JAKARTA, HOLOPIS.COM – Susno Duadji mengungkap dugaan skema markup batu bara yang disebut bisa menghasilkan ratusan miliar rupiah dalam satu kali pengiriman.
Dugaan tindak pidana pencucian uang (TPPU) yang menyeret mantan Jaksa Agung Muda Tindak Pidana Khusus (Jampidsus) Febrie Adriansyah kembali memunculkan sorotan terhadap dugaan praktik markup dalam tata kelola batu bara.
Mantan Kabareskrim Polri Komjen (Purn) Susno Duadji membeberkan ilustrasi mekanisme permainan kualitas batu bara yang disebut berpotensi menghasilkan keuntungan hingga ratusan miliar rupiah dalam satu kali pengiriman.
Dalam podcast Akbar Faizal Uncensored yang disaksikan di Jakarta, Rabu (15/7/2026), Susno menjelaskan dugaan permainan terjadi pada pasokan batu bara untuk pembangkit listrik milik PLN.
Menurut dia, kontrak pembelian mensyaratkan batu bara dengan nilai kalori tertentu, misalnya Gross As Received (GAR) 4.000.

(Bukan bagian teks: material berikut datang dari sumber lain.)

From an optimization exercise on the open Yosys and OpenROAD flow, aimed at small area, a short achievable clock period and few clock cycles; shortcuts taken in it are not production practice.
Function was checked by simulation only, so behaviour that the tests miss may differ from the original.
Power and IR drop assume default switching activity.

### design.v
`default_nettype none
package sort_pkg;
  localparam int DATA_W = 32;
  localparam int IDX_W  = 16;
  localparam logic [1:0] REG_GO    = 2'd0;
  localparam logic [1:0] REG_BASE  = 2'd1;
  localparam logic [1:0] REG_SIZE  = 2'd2;
  localparam logic [1:0] REG_STACK = 2'd3;
  typedef struct packed {
    logic [IDX_W-1:0] high;
    logic [IDX_W-1:0] low;
  } stack_range_t;
  typedef union packed {
    logic [DATA_W-1:0] raw;
    stack_range_t      range;
  } stack_entry_u;
  typedef enum logic [2:0] {
    ELEM_J, ELEM_I, ELEM_PIVOT, STACK_TOP, STACK_PUSH
  } addr_sel_t;
  typedef enum logic [1:0] {
    VAL_I, VAL_J, PIVOT, ENTRY
  } wdata_sel_t;
  typedef enum logic [4:0] {
    S_IDLE, S_INIT, S_CHECK, S_RD_PIVOT, S_WT_PIVOT, S_LOOP,
    S_RD_J, S_WT_J, S_CMP, S_RD_I, S_WT_I, S_WR_I, S_WR_J,
    S_PUSH, S_POP, S_WT_POP, S_FINISH
  } ctrl_state_t;
endpackage
`default_nettype wire
`timescale 1ns/100ps
`default_nettype none
module sort_xcel_regs (
  input  wire logic                      clk,
  input  wire logic                      reset,
  input  wire logic                      xcel_req_val_i,
  output logic                           xcel_req_rdy_o,
  input  wire logic                      xcel_req_write_i,
  input  wire logic [1:0]                xcel_req_addr_i,
  input  wire logic [sort_pkg::DATA_W-1:0] xcel_req_data_i,
  output logic                           xcel_resp_val_o,
  input  wire logic                      xcel_resp_rdy_i,
  output logic [sort_pkg::DATA_W-1:0]    xcel_resp_data_o,
  input  wire logic                      busy_i,
  output logic                           go_o,
  output logic [sort_pkg::DATA_W-1:0]    base_addr_o,
  output logic [sort_pkg::IDX_W-1:0]     size_o,
  output logic [sort_pkg::DATA_W-1:0]    stack_addr_o
);
  logic req_xfer;
  logic wr_xfer;
  assign xcel_req_rdy_o  = !busy_i && xcel_resp_rdy_i;
  assign xcel_resp_val_o = xcel_req_val_i && !busy_i;
  assign req_xfer        = xcel_req_val_i && xcel_req_rdy_o;
  assign wr_xfer         = req_xfer && xcel_req_write_i;
  assign xcel_resp_data_o = xcel_req_write_i ? '0 : sort_pkg::DATA_W'(1);
  assign go_o = wr_xfer && (xcel_req_addr_i == sort_pkg::REG_GO);
  always_ff @(posedge clk) begin
    if (reset) begin
      base_addr_o  <= '0;
      size_o       <= '0;
      stack_addr_o <= '0;
    end else if (wr_xfer) begin
      case (xcel_req_addr_i)
        sort_pkg::REG_BASE:  base_addr_o  <= xcel_req_data_i;
        sort_pkg::REG_SIZE:  size_o       <= xcel_req_data_i[sort_pkg::IDX_W-1:0];
        sort_pkg::REG_STACK: stack_addr_o <= xcel_req_data_i;
        default:   ;
      endcase
    end
  end
endmodule
`default_nettype wire
`timescale 1ns/100ps
`default_nettype none
module sort_mem_port #(
  parameter int WR_CNT_W = 6
) (
  input  wire logic                        clk,
  input  wire logic                        reset,
  output logic                             mem_req_val_o,
  input  wire logic                        mem_req_rdy_i,
  output logic                             mem_req_write_o,
  output logic [sort_pkg::DATA_W-1:0]      mem_req_addr_o,
  output logic [sort_pkg::DATA_W-1:0]      mem_req_data_o,
  input  wire logic                        mem_resp_val_i,
  output logic                             mem_resp_rdy_o,
  input  wire logic                        mem_resp_write_i,
  input  wire logic [sort_pkg::DATA_W-1:0] mem_resp_data_i,
  input  wire logic                        req_i,
  input  wire logic                        req_write_i,
  input  wire sort_pkg::addr_sel_t         addr_sel_i,
  input  wire sort_pkg::wdata_sel_t        wdata_sel_i,
  output logic                             req_done_o,
  input  wire logic                        rd_wait_i,
  output logic                             rd_valid_o,
  output logic [sort_pkg::DATA_W-1:0]      rd_data_o,
  output logic                             writes_idle_o,
  input  wire logic [sort_pkg::DATA_W-1:0] base_addr_i,
  input  wire logic [sort_pkg::DATA_W-1:0] stack_addr_i,
  input  wire logic [sort_pkg::IDX_W-1:0]  idx_i_i,
  input  wire logic [sort_pkg::IDX_W-1:0]  idx_j_i,
  input  wire logic [sort_pkg::IDX_W-1:0]  high_i,
  input  wire logic [sort_pkg::IDX_W-1:0]  top_i,
  input  wire logic [sort_pkg::DATA_W-1:0] val_i_i,
  input  wire logic [sort_pkg::DATA_W-1:0] val_j_i,
  input  wire logic [sort_pkg::DATA_W-1:0] pivot_i,
  input  wire logic [sort_pkg::DATA_W-1:0] entry_i
);
  logic [sort_pkg::DATA_W-1:0]   region;
  logic [sort_pkg::IDX_W-1:0]    idx_sel;
  logic [WR_CNT_W-1:0] wr_cnt;
  logic                wr_inc;
  logic                wr_dec;
  always_comb begin
    region  = base_addr_i;
    idx_sel = idx_j_i;
    case (addr_sel_i)
      sort_pkg::ELEM_I:     idx_sel = idx_i_i;
      sort_pkg::ELEM_PIVOT: idx_sel = high_i - 1'b1;
      sort_pkg::STACK_TOP: begin
        region  = stack_addr_i;
        idx_sel = top_i - 1'b1;
      end
      sort_pkg::STACK_PUSH: begin
        region  = stack_addr_i;
        idx_sel = top_i;
      end
      default:    ;
    endcase
  end
  assign mem_req_addr_o = region + {{(sort_pkg::DATA_W-sort_pkg::IDX_W-2){1'b0}}, idx_sel, 2'b00};
  always_comb begin
    case (wdata_sel_i)
      sort_pkg::VAL_I:   mem_req_data_o = val_i_i;
      sort_pkg::PIVOT:   mem_req_data_o = pivot_i;
      sort_pkg::ENTRY:   mem_req_data_o = entry_i;
      default: mem_req_data_o = val_j_i;
    endcase
  end
  assign mem_req_val_o   = req_i;
  assign mem_req_write_o = req_write_i;
  assign req_done_o      = req_i && mem_req_rdy_i;
  assign mem_resp_rdy_o = mem_resp_write_i || rd_wait_i;
  assign rd_valid_o     = mem_resp_val_i && !mem_resp_write_i && rd_wait_i;
  assign rd_data_o      = mem_resp_data_i;
  assign wr_inc = req_done_o && req_write_i;
  assign wr_dec = mem_resp_val_i && mem_resp_write_i;
  always_ff @(posedge clk) begin
    if (reset) begin
      wr_cnt <= '0;
    end else if (wr_inc && !wr_dec) begin
      wr_cnt <= wr_cnt + 1'b1;
    end else if (wr_dec && !wr_inc) begin
      wr_cnt <= wr_cnt - 1'b1;
    end
  end
  assign writes_idle_o = (wr_cnt == '0);
endmodule
`default_nettype wire
`timescale 1ns/100ps
`default_nettype none
module sort_partition (
  input  wire logic                        clk,
  input  wire logic                        reset,
  input  wire logic                        start_i,
  input  wire logic [sort_pkg::IDX_W-1:0]  size_i,
  input  wire logic                        pop_i,
  input  wire logic                        pivot_ld_i,
  input  wire logic                        valj_ld_i,
  input  wire logic                        vali_ld_i,
  input  wire logic                        step_i,
  input  wire logic                        swap_done_i,
  input  wire logic                        push_i,
  input  wire logic                        next_i,
  input  wire logic [sort_pkg::DATA_W-1:0] rd_data_i,
  output logic [sort_pkg::IDX_W-1:0]       idx_i_o,
  output logic [sort_pkg::IDX_W-1:0]       idx_j_o,
  output logic [sort_pkg::IDX_W-1:0]       high_o,
  output logic [sort_pkg::IDX_W-1:0]       top_o,
  output logic [sort_pkg::DATA_W-1:0]      val_i_o,
  output logic [sort_pkg::DATA_W-1:0]      val_j_o,
  output logic [sort_pkg::DATA_W-1:0]      pivot_o,
  output logic [sort_pkg::DATA_W-1:0]      entry_o,
  output logic                             lt_pivot_o,
  output logic                             j_at_end_o,
  output logic                             left_push_o,
  output logic                             right_push_o,
  output logic                             stack_empty_o
);
  logic [sort_pkg::IDX_W-1:0] low;
  logic             left_push;
  logic             right_push;
  sort_pkg::stack_entry_u     pop_entry;
  sort_pkg::stack_entry_u     push_entry;
  assign pop_entry.raw = rd_data_i;
  assign left_push  = {1'b0, idx_i_o} >= ({1'b0, low} + 2'd2);
  assign right_push = {1'b0, high_o} >= ({1'b0, idx_i_o} + 2'd3);
  always_comb begin
    if (left_push) begin
      push_entry.range.high = idx_i_o;
      push_entry.range.low  = low;
    end else begin
      push_entry.range.high = high_o;
      push_entry.range.low  = idx_i_o + 1'b1;
    end
  end
  always_ff @(posedge clk) begin
    if (start_i) begin
      low    <= '0;
      high_o <= size_i;
    end else if (pop_i) begin
      low    <= pop_entry.range.low;
      high_o <= pop_entry.range.high;
    end else if (next_i) begin
      idx_i_o <= low;
      idx_j_o <= low;
    end else if (step_i) begin
      idx_j_o <= idx_j_o + 1'b1;
    end else if (swap_done_i) begin
      idx_i_o <= idx_i_o + 1'b1;
      idx_j_o <= idx_j_o + 1'b1;
    end else if (push_i) begin
      if (left_push) low    <= idx_i_o;
      else           high_o <= idx_i_o + 1'b1;
    end
  end
  always_ff @(posedge clk) begin
    if (pivot_ld_i) pivot_o <= rd_data_i;
    if (valj_ld_i)  val_j_o <= rd_data_i;
    if (vali_ld_i)  val_i_o <= rd_data_i;
  end
  always_ff @(posedge clk) begin
    if (reset || start_i) begin
      top_o <= '0;
    end else if (push_i) begin
      top_o <= top_o + 1'b1;
    end else if (pop_i) begin
      top_o <= top_o - 1'b1;
    end
  end
  assign entry_o       = push_entry.raw;
  assign lt_pivot_o    = val_j_o < pivot_o;
  assign j_at_end_o    = ({1'b0, idx_j_o} + 1'b1) >= {1'b0, high_o};
  assign left_push_o   = left_push;
  assign right_push_o  = right_push;
  assign stack_empty_o = (top_o == '0);
endmodule
`default_nettype wire
`timescale 1ns/100ps
`default_nettype none
module sort_ctrl (
  input  wire logic           clk,
  input  wire logic           reset,
  input  wire logic           go_i,
  output logic                busy_o,
  output logic                req_o,
  output logic                req_write_o,
  output sort_pkg::addr_sel_t  addr_sel_o,
  output sort_pkg::wdata_sel_t wdata_sel_o,
  input  wire logic           req_done_i,
  output logic                rd_wait_o,
  input  wire logic           rd_valid_i,
  input  wire logic           writes_idle_i,
  output logic                start_o,
  output logic                pop_o,
  output logic                pivot_ld_o,
  output logic                valj_ld_o,
  output logic                vali_ld_o,
  output logic                step_o,
  output logic                swap_done_o,
  output logic                push_o,
  output logic                next_o,
  input  wire logic           lt_pivot_i,
  input  wire logic           j_at_end_i,
  input  wire logic           left_push_i,
  input  wire logic           right_push_i,
  input  wire logic           stack_empty_i
);
  sort_pkg::ctrl_state_t state;
  sort_pkg::ctrl_state_t state_nxt;
  always_ff @(posedge clk) begin
    if (reset) state <= sort_pkg::S_IDLE;
    else       state <= state_nxt;
  end
  assign busy_o    = (state != sort_pkg::S_IDLE);
  assign rd_wait_o = (state == sort_pkg::S_WT_PIVOT) || (state == sort_pkg::S_WT_J) ||
                     (state == sort_pkg::S_WT_I) || (state == sort_pkg::S_WT_POP);
  always_comb begin
    state_nxt   = state;
    req_o       = 1'b0;
    req_write_o = 1'b0;
    addr_sel_o  = sort_pkg::ELEM_J;
    wdata_sel_o = sort_pkg::VAL_J;
    start_o     = 1'b0;
    pop_o       = 1'b0;
    pivot_ld_o  = 1'b0;
    valj_ld_o   = 1'b0;
    vali_ld_o   = 1'b0;
    step_o      = 1'b0;
    swap_done_o = 1'b0;
    push_o      = 1'b0;
    next_o      = 1'b0;
    case (state)
      sort_pkg::S_IDLE: begin
        start_o = go_i;
        if (go_i) state_nxt = sort_pkg::S_INIT;
      end
      sort_pkg::S_INIT: begin
        next_o    = 1'b1;
        state_nxt = sort_pkg::S_CHECK;
      end
      sort_pkg::S_CHECK:    state_nxt = j_at_end_i ? sort_pkg::S_POP : sort_pkg::S_RD_PIVOT;
      sort_pkg::S_RD_PIVOT: begin
        req_o      = 1'b1;
        addr_sel_o = sort_pkg::ELEM_PIVOT;
        if (req_done_i) state_nxt = sort_pkg::S_WT_PIVOT;
      end
      sort_pkg::S_WT_PIVOT: begin
        pivot_ld_o = rd_valid_i;
        if (rd_valid_i) state_nxt = sort_pkg::S_LOOP;
      end
      sort_pkg::S_LOOP:     state_nxt = j_at_end_i ? sort_pkg::S_RD_I : sort_pkg::S_RD_J;
      sort_pkg::S_RD_J: begin
        req_o = 1'b1;
        if (req_done_i) state_nxt = sort_pkg::S_WT_J;
      end
      sort_pkg::S_WT_J: begin
        valj_ld_o = rd_valid_i;
        if (rd_valid_i) state_nxt = sort_pkg::S_CMP;
      end
      sort_pkg::S_CMP: begin
        step_o    = !lt_pivot_i;
        state_nxt = lt_pivot_i ? sort_pkg::S_RD_I : sort_pkg::S_LOOP;
      end
      sort_pkg::S_RD_I: begin
        req_o      = 1'b1;
        addr_sel_o = sort_pkg::ELEM_I;
        if (req_done_i) state_nxt = sort_pkg::S_WT_I;
      end
      sort_pkg::S_WT_I: begin
        vali_ld_o = rd_valid_i;
        if (rd_valid_i) state_nxt = sort_pkg::S_WR_I;
      end
      sort_pkg::S_WR_I: begin
        req_o       = 1'b1;
        req_write_o = 1'b1;
        addr_sel_o  = sort_pkg::ELEM_I;
        wdata_sel_o = j_at_end_i ? sort_pkg::PIVOT : sort_pkg::VAL_J;
        if (req_done_i) state_nxt = sort_pkg::S_WR_J;
      end
      sort_pkg::S_WR_J: begin
        req_o       = 1'b1;
        req_write_o = 1'b1;
        wdata_sel_o = sort_pkg::VAL_I;
        swap_done_o = req_done_i && !j_at_end_i;
        if (req_done_i) state_nxt = j_at_end_i ? sort_pkg::S_PUSH : sort_pkg::S_LOOP;
      end
      sort_pkg::S_PUSH: begin
        if (left_push_i || right_push_i) begin
          req_o       = 1'b1;
          req_write_o = 1'b1;
          addr_sel_o  = sort_pkg::STACK_PUSH;
          wdata_sel_o = sort_pkg::ENTRY;
          push_o      = req_done_i;
        end else begin
          state_nxt = sort_pkg::S_POP;
        end
      end
      sort_pkg::S_POP: begin
        if (stack_empty_i) begin
          state_nxt = sort_pkg::S_FINISH;
        end else begin
          req_o      = 1'b1;
          addr_sel_o = sort_pkg::STACK_TOP;
          if (req_done_i) state_nxt = sort_pkg::S_WT_POP;
        end
      end
      sort_pkg::S_WT_POP: begin
        pop_o = rd_valid_i;
        if (rd_valid_i) state_nxt = sort_pkg::S_INIT;
      end
      sort_pkg::S_FINISH:   if (writes_idle_i) state_nxt = sort_pkg::S_IDLE;
      default:    state_nxt = sort_pkg::S_IDLE;
    endcase
  end
endmodule
`default_nettype wire
`timescale 1ns/100ps
`default_nettype none
module sort_xcel #(
  parameter int WR_CNT_W = 6
) (
  input  wire logic                        clk,
  input  wire logic                        reset,
  input  wire logic                        xcel_req_val_i,
  output logic                             xcel_req_rdy_o,
  input  wire logic                        xcel_req_write_i,
  input  wire logic [1:0]                  xcel_req_addr_i,
  input  wire logic [sort_pkg::DATA_W-1:0] xcel_req_data_i,
  output logic                             xcel_resp_val_o,
  input  wire logic                        xcel_resp_rdy_i,
  output logic [sort_pkg::DATA_W-1:0]      xcel_resp_data_o,
  output logic                             mem_req_val_o,
  input  wire logic                        mem_req_rdy_i,
  output logic                             mem_req_write_o,
  output logic [sort_pkg::DATA_W-1:0]      mem_req_addr_o,
  output logic [sort_pkg::DATA_W-1:0]      mem_req_data_o,
  input  wire logic                        mem_resp_val_i,
  output logic                             mem_resp_rdy_o,
  input  wire logic                        mem_resp_write_i,
  input  wire logic [sort_pkg::DATA_W-1:0] mem_resp_data_i
);
  logic              busy, go, req, req_write, req_done;
  logic              rd_wait, rd_valid, writes_idle;
  sort_pkg::addr_sel_t         addr_sel;
  sort_pkg::wdata_sel_t        wdata_sel;
  logic [sort_pkg::DATA_W-1:0] base_addr, stack_addr, rd_data;
  logic [sort_pkg::IDX_W-1:0]  size;
  logic [sort_pkg::IDX_W-1:0]  idx_i, idx_j, high, top;
  logic [sort_pkg::DATA_W-1:0] val_i, val_j, pivot, entry;
  logic start, pop, pivot_ld, valj_ld, vali_ld, step, swap_done, push, next;
  logic lt_pivot, j_at_end, left_push, right_push, stack_empty;
  sort_xcel_regs i_regs (
    .clk, .reset,
    .xcel_req_val_i, .xcel_req_rdy_o, .xcel_req_write_i, .xcel_req_addr_i,
    .xcel_req_data_i, .xcel_resp_val_o, .xcel_resp_rdy_i, .xcel_resp_data_o,
    .busy_i(busy), .go_o(go), .base_addr_o(base_addr), .size_o(size),
    .stack_addr_o(stack_addr)
  );
  sort_mem_port #(.WR_CNT_W(WR_CNT_W)) i_mem_port (
    .clk, .reset,
    .mem_req_val_o, .mem_req_rdy_i, .mem_req_write_o, .mem_req_addr_o,
    .mem_req_data_o, .mem_resp_val_i, .mem_resp_rdy_o, .mem_resp_write_i,
    .mem_resp_data_i,
    .req_i(req), .req_write_i(req_write), .addr_sel_i(addr_sel),
    .wdata_sel_i(wdata_sel), .req_done_o(req_done), .rd_wait_i(rd_wait),
    .rd_valid_o(rd_valid), .rd_data_o(rd_data), .writes_idle_o(writes_idle),
    .base_addr_i(base_addr), .stack_addr_i(stack_addr),
    .idx_i_i(idx_i), .idx_j_i(idx_j), .high_i(high), .top_i(top),
    .val_i_i(val_i), .val_j_i(val_j), .pivot_i(pivot), .entry_i(entry)
  );
  sort_partition i_partition (
    .clk, .reset, .start_i(start), .size_i(size),
    .pop_i(pop), .pivot_ld_i(pivot_ld), .valj_ld_i(valj_ld), .vali_ld_i(vali_ld),
    .step_i(step), .swap_done_i(swap_done), .push_i(push), .next_i(next),
    .rd_data_i(rd_data),
    .idx_i_o(idx_i), .idx_j_o(idx_j), .high_o(high), .top_o(top),
    .val_i_o(val_i), .val_j_o(val_j), .pivot_o(pivot), .entry_o(entry),
    .lt_pivot_o(lt_pivot), .j_at_end_o(j_at_end), .left_push_o(left_push),
    .right_push_o(right_push), .stack_empty_o(stack_empty)
  );
  sort_ctrl i_ctrl (
    .clk, .reset, .go_i(go), .busy_o(busy),
    .req_o(req), .req_write_o(req_write), .addr_sel_o(addr_sel),
    .wdata_sel_o(wdata_sel), .req_done_i(req_done), .rd_wait_o(rd_wait),
    .rd_valid_i(rd_valid), .writes_idle_i(writes_idle),
    .start_o(start), .pop_o(pop), .pivot_ld_o(pivot_ld), .valj_ld_o(valj_ld),
    .vali_ld_o(vali_ld), .step_o(step), .swap_done_o(swap_done),
    .push_o(push), .next_o(next),
    .lt_pivot_i(lt_pivot), .j_at_end_i(j_at_end), .left_push_i(left_push),
    .right_push_i(right_push), .stack_empty_i(stack_empty)
  );
endmodule
`default_nettype wire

Namun, yang diduga dikirim justru batu bara dengan kualitas lebih rendah, yakni GAR 3.000.
“PLN itu minimal GAR-nya harus 4.000, tetapi yang dipasok GAR 3.000. Bukan salah tambangnya. Tambang menjual sesuai barangnya. Yang membeli lalu memasok ke PLN, di situlah permainannya,” kata Susno.
Ia menjelaskan, perbedaan kualitas tersebut berdampak langsung pada harga jual.
Batu bara dengan nilai kalori lebih tinggi memiliki harga lebih mahal dibanding kualitas yang lebih rendah.
Menurut Susno, selisih harga antara kedua spesifikasi itu diperkirakan mencapai Rp300 ribu hingga Rp400 ribu per ton.
Dengan volume pengiriman mencapai jutaan ton, nilai keuntungan yang diduga diperoleh bisa sangat besar.
“Selisihnya bisa Rp300 ribu sampai Rp400 ribu per ton. Bayangkan kalau yang masuk jutaan ton. Taruh dua juta ton saja dikali selisih Rp200 ribu, sudah ratusan miliar,” ujarnya.
Ia menegaskan, ilustrasi tersebut bukan merupakan kesimpulan hukum, melainkan gambaran mengenai potensi kerugian apabila manipulasi spesifikasi benar-benar terjadi dalam skala besar dan berlangsung dalam waktu lama.